ABOUT THIS TASK: Among the lines below, copy exactly those from the one with "FF-to-FF setup slack: -2340 ps" through the one with "YS warnings: 0", counting both ends.

##############################

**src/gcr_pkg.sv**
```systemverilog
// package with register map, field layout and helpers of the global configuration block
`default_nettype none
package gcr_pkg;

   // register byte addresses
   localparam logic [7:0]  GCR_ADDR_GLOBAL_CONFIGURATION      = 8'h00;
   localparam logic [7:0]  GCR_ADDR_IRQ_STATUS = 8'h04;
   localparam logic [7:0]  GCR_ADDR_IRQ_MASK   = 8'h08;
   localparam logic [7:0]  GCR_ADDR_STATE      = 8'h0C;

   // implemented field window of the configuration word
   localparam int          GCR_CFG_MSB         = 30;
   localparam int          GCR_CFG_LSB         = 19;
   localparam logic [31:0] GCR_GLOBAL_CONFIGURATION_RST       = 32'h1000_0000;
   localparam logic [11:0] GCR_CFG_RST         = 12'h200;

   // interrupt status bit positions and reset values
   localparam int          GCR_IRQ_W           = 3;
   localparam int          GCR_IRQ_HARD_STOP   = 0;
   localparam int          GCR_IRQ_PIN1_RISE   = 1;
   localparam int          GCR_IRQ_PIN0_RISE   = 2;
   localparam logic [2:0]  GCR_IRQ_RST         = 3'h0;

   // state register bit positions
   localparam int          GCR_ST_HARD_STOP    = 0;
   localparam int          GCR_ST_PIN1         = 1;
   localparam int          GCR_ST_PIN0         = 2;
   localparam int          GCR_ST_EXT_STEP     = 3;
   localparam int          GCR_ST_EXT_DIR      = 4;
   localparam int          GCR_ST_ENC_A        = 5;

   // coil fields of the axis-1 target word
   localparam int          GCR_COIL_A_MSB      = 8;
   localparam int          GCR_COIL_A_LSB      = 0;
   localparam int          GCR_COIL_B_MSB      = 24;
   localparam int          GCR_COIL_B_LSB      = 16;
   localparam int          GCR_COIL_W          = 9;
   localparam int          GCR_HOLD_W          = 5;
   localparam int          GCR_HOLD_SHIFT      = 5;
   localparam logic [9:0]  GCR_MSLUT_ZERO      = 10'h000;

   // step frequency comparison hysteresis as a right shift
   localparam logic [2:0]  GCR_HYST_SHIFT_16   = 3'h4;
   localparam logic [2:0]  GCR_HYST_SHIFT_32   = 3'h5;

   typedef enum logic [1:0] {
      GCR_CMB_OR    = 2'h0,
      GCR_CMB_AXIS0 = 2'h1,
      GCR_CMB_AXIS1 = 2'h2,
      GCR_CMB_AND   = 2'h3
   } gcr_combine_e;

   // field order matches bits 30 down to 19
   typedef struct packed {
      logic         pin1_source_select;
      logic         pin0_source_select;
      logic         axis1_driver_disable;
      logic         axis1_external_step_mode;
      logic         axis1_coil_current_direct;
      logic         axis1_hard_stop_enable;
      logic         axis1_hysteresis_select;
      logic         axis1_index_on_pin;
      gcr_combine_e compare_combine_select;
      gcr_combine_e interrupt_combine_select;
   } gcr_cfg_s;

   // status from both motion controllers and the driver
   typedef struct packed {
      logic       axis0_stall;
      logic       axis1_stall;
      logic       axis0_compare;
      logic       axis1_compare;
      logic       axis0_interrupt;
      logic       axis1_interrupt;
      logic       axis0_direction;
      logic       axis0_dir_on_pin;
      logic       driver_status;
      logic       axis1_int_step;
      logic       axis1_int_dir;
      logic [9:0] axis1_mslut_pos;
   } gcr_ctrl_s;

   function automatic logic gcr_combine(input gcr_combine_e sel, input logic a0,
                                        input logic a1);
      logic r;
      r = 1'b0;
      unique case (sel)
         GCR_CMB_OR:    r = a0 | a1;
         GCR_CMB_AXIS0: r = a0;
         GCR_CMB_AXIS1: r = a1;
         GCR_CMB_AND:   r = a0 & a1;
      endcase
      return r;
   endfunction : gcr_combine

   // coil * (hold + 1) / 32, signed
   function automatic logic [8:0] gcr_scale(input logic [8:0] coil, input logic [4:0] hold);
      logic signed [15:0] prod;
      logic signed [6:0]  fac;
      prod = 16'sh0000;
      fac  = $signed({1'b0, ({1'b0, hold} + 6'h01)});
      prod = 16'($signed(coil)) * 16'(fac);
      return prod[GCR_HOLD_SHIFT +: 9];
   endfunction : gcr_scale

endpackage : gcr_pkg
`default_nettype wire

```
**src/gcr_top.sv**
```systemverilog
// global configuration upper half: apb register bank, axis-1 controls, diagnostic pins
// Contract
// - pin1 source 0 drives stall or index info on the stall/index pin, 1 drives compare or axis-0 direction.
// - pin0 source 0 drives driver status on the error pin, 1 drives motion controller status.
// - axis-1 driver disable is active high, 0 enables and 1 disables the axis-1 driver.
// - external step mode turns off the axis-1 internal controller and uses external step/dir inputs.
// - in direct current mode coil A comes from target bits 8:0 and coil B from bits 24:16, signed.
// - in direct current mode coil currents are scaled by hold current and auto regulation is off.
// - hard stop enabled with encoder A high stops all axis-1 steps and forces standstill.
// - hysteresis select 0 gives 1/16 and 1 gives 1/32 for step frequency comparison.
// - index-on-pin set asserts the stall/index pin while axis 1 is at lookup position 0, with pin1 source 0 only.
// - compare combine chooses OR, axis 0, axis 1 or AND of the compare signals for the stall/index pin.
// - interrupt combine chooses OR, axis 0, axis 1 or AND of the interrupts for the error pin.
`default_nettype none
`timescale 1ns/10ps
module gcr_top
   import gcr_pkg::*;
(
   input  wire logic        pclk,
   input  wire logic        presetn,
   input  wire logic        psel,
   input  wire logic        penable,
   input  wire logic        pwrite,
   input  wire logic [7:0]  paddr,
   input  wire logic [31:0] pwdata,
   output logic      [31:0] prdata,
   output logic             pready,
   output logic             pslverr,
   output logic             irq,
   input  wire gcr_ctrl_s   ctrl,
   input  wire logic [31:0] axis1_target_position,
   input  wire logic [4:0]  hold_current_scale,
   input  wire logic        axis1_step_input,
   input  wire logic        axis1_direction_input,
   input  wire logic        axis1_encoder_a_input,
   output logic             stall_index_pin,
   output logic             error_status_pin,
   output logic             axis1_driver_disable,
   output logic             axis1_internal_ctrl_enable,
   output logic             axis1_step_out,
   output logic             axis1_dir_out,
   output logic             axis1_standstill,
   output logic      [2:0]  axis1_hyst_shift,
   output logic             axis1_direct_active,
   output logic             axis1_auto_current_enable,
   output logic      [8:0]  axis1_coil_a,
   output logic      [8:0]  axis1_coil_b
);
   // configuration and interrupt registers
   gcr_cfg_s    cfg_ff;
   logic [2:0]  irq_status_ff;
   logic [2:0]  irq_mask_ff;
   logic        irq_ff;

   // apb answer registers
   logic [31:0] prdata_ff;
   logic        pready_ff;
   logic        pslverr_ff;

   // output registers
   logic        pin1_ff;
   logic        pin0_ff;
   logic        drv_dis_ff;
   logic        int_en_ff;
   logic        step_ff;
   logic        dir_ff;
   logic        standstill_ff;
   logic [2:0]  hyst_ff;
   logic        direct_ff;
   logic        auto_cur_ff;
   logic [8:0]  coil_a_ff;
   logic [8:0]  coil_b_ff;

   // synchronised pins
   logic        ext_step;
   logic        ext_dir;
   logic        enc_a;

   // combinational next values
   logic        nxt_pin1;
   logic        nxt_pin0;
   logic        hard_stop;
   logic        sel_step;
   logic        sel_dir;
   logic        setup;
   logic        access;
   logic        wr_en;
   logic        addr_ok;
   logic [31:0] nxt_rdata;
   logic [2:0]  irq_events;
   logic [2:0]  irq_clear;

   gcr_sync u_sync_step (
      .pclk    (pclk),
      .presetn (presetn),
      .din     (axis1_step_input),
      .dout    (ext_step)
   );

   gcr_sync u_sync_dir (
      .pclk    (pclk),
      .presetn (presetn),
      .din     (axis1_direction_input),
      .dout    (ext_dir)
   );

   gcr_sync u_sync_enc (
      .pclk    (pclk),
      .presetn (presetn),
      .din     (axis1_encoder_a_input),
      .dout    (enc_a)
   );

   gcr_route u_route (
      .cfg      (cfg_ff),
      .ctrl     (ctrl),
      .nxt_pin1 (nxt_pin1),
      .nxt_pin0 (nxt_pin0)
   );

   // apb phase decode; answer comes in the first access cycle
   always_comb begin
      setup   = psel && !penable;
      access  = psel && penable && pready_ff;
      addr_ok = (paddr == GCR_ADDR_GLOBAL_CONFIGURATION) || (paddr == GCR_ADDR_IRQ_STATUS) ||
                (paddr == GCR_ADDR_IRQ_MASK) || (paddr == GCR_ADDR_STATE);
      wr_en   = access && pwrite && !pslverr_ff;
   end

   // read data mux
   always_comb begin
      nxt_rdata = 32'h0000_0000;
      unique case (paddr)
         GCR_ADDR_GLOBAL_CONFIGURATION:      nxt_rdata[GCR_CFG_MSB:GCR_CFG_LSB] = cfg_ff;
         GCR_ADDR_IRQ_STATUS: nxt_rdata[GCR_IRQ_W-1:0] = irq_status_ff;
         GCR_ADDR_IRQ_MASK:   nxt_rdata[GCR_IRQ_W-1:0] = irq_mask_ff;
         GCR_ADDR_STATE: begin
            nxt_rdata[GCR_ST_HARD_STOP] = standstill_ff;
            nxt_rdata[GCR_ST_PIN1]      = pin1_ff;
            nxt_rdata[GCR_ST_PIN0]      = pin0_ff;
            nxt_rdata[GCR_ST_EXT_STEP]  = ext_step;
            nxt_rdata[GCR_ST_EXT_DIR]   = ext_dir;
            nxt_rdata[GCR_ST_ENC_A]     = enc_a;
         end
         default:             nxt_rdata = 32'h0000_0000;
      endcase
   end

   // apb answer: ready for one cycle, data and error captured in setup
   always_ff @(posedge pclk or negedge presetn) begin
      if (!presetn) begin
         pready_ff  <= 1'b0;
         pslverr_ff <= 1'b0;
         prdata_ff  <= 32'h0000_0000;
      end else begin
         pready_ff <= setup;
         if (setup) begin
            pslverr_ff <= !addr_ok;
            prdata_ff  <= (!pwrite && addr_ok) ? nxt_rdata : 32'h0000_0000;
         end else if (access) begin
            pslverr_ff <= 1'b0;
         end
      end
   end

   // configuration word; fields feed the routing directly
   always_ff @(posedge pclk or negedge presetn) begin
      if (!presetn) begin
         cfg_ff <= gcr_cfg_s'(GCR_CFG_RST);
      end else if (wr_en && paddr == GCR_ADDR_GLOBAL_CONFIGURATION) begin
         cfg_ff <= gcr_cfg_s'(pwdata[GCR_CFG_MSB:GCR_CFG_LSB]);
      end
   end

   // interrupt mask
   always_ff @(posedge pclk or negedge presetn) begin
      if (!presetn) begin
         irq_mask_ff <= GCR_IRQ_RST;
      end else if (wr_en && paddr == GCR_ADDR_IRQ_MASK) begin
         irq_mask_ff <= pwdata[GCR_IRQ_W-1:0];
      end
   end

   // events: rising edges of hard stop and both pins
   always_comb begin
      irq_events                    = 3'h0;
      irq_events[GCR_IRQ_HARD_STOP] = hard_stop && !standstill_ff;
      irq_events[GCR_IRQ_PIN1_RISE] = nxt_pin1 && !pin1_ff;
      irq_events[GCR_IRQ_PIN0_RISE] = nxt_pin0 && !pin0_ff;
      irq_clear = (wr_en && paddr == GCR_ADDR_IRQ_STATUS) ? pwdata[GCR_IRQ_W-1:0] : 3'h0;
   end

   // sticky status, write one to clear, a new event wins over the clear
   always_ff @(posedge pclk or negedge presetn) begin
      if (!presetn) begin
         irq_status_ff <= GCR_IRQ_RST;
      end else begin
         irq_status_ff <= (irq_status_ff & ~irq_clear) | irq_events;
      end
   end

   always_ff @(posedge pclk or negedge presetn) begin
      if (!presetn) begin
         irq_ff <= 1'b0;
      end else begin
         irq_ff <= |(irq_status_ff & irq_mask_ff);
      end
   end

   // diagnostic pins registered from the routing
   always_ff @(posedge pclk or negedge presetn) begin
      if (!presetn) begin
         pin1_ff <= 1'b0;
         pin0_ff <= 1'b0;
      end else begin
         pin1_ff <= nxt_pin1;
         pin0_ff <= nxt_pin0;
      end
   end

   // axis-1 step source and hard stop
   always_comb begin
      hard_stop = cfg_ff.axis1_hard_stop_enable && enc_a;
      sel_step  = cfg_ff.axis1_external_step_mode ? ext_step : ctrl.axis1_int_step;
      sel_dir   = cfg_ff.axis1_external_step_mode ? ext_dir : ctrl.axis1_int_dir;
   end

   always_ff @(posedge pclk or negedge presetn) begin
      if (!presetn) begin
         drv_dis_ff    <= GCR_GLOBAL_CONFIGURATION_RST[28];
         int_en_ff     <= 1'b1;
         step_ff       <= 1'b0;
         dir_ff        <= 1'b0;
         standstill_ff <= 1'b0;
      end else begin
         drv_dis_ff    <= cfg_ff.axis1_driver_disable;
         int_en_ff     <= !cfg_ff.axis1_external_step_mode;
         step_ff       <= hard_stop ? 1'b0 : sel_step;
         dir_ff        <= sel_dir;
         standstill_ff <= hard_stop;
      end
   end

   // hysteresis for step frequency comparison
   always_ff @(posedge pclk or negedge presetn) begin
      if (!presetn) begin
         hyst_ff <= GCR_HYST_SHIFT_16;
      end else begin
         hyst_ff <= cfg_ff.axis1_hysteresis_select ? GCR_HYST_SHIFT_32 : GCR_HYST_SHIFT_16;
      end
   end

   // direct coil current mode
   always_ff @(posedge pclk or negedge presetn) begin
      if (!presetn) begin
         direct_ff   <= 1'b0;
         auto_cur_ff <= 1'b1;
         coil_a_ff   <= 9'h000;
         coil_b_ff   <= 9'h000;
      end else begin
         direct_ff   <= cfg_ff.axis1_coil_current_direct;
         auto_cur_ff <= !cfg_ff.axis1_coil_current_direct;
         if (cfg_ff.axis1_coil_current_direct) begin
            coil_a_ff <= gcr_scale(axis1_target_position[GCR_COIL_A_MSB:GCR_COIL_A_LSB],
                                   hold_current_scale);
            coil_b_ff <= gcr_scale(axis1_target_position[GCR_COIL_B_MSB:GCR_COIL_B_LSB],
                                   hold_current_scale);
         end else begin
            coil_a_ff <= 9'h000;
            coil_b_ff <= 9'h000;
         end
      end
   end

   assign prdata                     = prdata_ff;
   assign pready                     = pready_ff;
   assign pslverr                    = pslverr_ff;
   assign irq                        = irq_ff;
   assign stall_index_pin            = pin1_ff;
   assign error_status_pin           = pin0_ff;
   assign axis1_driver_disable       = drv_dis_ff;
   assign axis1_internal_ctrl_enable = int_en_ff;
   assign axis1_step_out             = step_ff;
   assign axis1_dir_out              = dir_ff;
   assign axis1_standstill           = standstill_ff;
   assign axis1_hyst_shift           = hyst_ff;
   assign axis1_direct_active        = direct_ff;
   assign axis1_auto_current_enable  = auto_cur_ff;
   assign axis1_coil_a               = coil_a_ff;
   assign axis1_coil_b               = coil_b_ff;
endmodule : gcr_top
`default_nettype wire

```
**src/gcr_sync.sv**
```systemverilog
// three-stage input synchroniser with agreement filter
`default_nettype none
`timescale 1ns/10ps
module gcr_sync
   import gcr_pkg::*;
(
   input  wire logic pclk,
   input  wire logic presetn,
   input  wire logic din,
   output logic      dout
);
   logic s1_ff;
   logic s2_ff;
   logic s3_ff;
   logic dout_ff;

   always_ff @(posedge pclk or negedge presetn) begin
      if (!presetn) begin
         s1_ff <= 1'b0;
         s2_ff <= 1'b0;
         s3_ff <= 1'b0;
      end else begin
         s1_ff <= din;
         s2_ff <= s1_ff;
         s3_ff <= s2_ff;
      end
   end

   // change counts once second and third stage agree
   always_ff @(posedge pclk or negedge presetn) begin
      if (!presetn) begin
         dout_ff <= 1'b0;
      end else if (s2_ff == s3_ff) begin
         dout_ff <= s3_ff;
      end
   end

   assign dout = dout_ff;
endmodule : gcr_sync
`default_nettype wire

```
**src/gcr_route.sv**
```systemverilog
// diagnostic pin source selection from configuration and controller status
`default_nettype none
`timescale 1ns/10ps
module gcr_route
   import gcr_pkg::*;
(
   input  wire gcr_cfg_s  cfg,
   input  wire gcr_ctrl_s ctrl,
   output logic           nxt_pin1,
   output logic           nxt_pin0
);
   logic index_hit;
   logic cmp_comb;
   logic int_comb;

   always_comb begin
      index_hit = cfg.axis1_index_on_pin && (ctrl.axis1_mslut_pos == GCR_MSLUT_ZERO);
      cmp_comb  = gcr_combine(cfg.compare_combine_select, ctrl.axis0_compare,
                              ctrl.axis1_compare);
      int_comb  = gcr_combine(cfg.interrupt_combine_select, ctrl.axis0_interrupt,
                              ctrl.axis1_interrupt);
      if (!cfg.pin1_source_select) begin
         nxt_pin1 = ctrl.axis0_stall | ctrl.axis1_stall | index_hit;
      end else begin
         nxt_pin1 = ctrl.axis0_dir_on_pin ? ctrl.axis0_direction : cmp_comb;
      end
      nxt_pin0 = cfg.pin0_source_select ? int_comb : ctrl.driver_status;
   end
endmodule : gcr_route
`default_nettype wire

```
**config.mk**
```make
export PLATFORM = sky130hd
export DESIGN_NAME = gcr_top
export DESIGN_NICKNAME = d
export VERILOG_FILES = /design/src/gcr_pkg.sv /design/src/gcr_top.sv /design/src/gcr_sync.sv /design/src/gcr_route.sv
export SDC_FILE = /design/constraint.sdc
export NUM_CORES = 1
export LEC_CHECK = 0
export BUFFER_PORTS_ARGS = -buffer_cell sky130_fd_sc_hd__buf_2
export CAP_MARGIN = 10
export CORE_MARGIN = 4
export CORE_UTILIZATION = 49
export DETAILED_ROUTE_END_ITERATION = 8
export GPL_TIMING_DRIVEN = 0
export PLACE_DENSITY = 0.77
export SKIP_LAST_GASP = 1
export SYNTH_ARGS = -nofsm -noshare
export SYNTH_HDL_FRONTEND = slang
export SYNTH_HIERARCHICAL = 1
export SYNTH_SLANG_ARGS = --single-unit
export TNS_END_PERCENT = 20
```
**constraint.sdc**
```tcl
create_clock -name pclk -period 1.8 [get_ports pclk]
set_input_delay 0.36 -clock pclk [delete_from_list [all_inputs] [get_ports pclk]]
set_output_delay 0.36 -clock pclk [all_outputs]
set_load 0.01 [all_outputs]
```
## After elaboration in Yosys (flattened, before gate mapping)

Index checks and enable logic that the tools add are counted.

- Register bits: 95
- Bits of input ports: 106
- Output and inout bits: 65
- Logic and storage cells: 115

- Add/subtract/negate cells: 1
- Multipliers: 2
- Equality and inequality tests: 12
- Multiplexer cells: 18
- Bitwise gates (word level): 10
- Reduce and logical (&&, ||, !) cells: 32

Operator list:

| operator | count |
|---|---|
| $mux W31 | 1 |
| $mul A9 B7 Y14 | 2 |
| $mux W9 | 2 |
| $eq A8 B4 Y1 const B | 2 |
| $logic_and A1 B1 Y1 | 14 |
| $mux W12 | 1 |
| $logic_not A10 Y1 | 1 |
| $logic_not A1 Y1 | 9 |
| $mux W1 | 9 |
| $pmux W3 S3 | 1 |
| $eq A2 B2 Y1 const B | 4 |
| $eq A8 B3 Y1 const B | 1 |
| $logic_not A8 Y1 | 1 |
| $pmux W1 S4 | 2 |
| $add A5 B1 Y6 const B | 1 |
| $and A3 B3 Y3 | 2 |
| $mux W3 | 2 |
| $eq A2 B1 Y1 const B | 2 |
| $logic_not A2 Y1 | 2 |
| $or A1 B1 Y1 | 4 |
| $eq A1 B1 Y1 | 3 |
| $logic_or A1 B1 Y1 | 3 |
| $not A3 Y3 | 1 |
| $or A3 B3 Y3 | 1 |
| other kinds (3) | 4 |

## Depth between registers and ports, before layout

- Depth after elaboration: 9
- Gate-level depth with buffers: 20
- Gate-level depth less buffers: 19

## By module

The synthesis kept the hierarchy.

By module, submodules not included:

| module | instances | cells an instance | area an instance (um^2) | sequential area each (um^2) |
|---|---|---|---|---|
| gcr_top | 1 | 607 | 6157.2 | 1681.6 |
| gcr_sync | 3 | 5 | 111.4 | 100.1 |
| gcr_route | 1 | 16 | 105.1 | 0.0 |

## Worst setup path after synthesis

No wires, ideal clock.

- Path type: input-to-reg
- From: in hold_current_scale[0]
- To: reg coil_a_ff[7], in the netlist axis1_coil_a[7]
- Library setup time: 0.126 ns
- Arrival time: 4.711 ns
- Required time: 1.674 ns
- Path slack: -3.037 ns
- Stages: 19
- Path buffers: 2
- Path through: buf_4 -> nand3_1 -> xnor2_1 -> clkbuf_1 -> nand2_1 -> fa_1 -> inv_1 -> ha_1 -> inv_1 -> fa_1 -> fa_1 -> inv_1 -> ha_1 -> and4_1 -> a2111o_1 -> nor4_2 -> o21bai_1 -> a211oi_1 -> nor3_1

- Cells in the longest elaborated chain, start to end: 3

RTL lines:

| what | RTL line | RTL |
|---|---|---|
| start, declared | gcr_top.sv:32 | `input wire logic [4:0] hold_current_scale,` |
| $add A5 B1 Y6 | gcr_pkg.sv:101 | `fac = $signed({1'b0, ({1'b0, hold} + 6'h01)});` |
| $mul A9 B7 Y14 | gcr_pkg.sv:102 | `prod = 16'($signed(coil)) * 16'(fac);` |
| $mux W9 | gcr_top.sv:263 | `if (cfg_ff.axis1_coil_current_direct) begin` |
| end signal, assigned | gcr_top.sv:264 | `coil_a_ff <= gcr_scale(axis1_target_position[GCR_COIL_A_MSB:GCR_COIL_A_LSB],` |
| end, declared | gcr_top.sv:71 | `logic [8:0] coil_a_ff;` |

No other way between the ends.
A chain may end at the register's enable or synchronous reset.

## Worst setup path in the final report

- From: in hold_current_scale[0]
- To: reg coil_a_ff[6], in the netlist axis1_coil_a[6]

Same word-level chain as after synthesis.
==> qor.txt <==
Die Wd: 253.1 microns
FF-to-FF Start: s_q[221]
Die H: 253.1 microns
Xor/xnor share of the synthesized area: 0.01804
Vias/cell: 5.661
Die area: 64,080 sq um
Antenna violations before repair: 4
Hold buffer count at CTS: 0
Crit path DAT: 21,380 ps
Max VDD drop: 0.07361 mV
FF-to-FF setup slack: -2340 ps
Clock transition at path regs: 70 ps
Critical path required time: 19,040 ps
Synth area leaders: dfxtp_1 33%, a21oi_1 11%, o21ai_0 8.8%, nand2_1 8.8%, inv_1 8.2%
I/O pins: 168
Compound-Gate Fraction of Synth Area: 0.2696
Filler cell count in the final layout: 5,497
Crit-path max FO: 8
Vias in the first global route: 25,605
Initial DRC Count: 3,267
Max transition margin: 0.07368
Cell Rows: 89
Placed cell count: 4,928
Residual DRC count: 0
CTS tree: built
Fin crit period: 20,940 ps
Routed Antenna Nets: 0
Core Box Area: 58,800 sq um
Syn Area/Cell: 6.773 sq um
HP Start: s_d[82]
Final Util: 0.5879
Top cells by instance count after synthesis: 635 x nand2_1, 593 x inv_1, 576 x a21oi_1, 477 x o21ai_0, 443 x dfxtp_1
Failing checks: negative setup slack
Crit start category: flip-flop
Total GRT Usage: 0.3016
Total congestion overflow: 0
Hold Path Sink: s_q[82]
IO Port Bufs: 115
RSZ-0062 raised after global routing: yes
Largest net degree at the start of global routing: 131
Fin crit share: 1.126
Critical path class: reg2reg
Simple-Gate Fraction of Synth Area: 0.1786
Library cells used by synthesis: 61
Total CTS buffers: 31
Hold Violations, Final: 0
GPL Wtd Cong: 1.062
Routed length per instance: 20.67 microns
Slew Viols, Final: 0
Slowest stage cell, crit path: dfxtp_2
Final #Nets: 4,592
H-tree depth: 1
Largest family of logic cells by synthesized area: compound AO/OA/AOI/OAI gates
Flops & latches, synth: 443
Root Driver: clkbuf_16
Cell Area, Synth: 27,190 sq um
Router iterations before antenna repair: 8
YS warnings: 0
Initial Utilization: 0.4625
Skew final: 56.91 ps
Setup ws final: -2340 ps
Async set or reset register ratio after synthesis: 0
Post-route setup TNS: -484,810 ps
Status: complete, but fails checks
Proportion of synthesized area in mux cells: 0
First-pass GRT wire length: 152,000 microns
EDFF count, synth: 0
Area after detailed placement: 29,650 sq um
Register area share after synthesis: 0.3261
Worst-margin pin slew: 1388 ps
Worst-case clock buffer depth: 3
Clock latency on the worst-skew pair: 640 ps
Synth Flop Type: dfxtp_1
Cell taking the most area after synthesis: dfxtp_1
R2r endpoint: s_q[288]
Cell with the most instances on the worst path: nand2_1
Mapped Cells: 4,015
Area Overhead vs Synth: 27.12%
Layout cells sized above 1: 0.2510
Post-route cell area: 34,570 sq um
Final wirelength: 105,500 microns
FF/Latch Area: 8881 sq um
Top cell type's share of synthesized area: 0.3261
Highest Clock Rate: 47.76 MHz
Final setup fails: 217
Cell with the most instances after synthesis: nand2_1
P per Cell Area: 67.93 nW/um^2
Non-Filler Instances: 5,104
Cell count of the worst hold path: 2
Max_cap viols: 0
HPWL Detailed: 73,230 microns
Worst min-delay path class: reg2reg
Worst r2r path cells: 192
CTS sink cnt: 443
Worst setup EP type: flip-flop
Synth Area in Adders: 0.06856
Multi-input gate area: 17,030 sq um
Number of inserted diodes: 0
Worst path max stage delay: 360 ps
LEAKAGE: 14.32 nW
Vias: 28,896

##############################

WRITTEN RESPONSE:
FF-to-FF setup slack: -2340 ps
Clock transition at path regs: 70 ps
Critical path required time: 19,040 ps
Synth area leaders: dfxtp_1 33%, a21oi_1 11%, o21ai_0 8.8%, nand2_1 8.8%, inv_1 8.2%
I/O pins: 168
Compound-Gate Fraction of Synth Area: 0.2696
Filler cell count in the final layout: 5,497
Crit-path max FO: 8
Vias in the first global route: 25,605
Initial DRC Count: 3,267
Max transition margin: 0.07368
Cell Rows: 89
Placed cell count: 4,928
Residual DRC count: 0
CTS tree: built
Fin crit period: 20,940 ps
Routed Antenna Nets: 0
Core Box Area: 58,800 sq um
Syn Area/Cell: 6.773 sq um
HP Start: s_d[82]
Final Util: 0.5879
Top cells by instance count after synthesis: 635 x nand2_1, 593 x inv_1, 576 x a21oi_1, 477 x o21ai_0, 443 x dfxtp_1
Failing checks: negative setup slack
Crit start category: flip-flop
Total GRT Usage: 0.3016
Total congestion overflow: 0
Hold Path Sink: s_q[82]
IO Port Bufs: 115
RSZ-0062 raised after global routing: yes
Largest net degree at the start of global routing: 131
Fin crit share: 1.126
Critical path class: reg2reg
Simple-Gate Fraction of Synth Area: 0.1786
Library cells used by synthesis: 61
Total CTS buffers: 31
Hold Violations, Final: 0
GPL Wtd Cong: 1.062
Routed length per instance: 20.67 microns
Slew Viols, Final: 0
Slowest stage cell, crit path: dfxtp_2
Final #Nets: 4,592
H-tree depth: 1
Largest family of logic cells by synthesized area: compound AO/OA/AOI/OAI gates
Flops & latches, synth: 443
Root Driver: clkbuf_16
Cell Area, Synth: 27,190 sq um
Router iterations before antenna repair: 8
YS warnings: 0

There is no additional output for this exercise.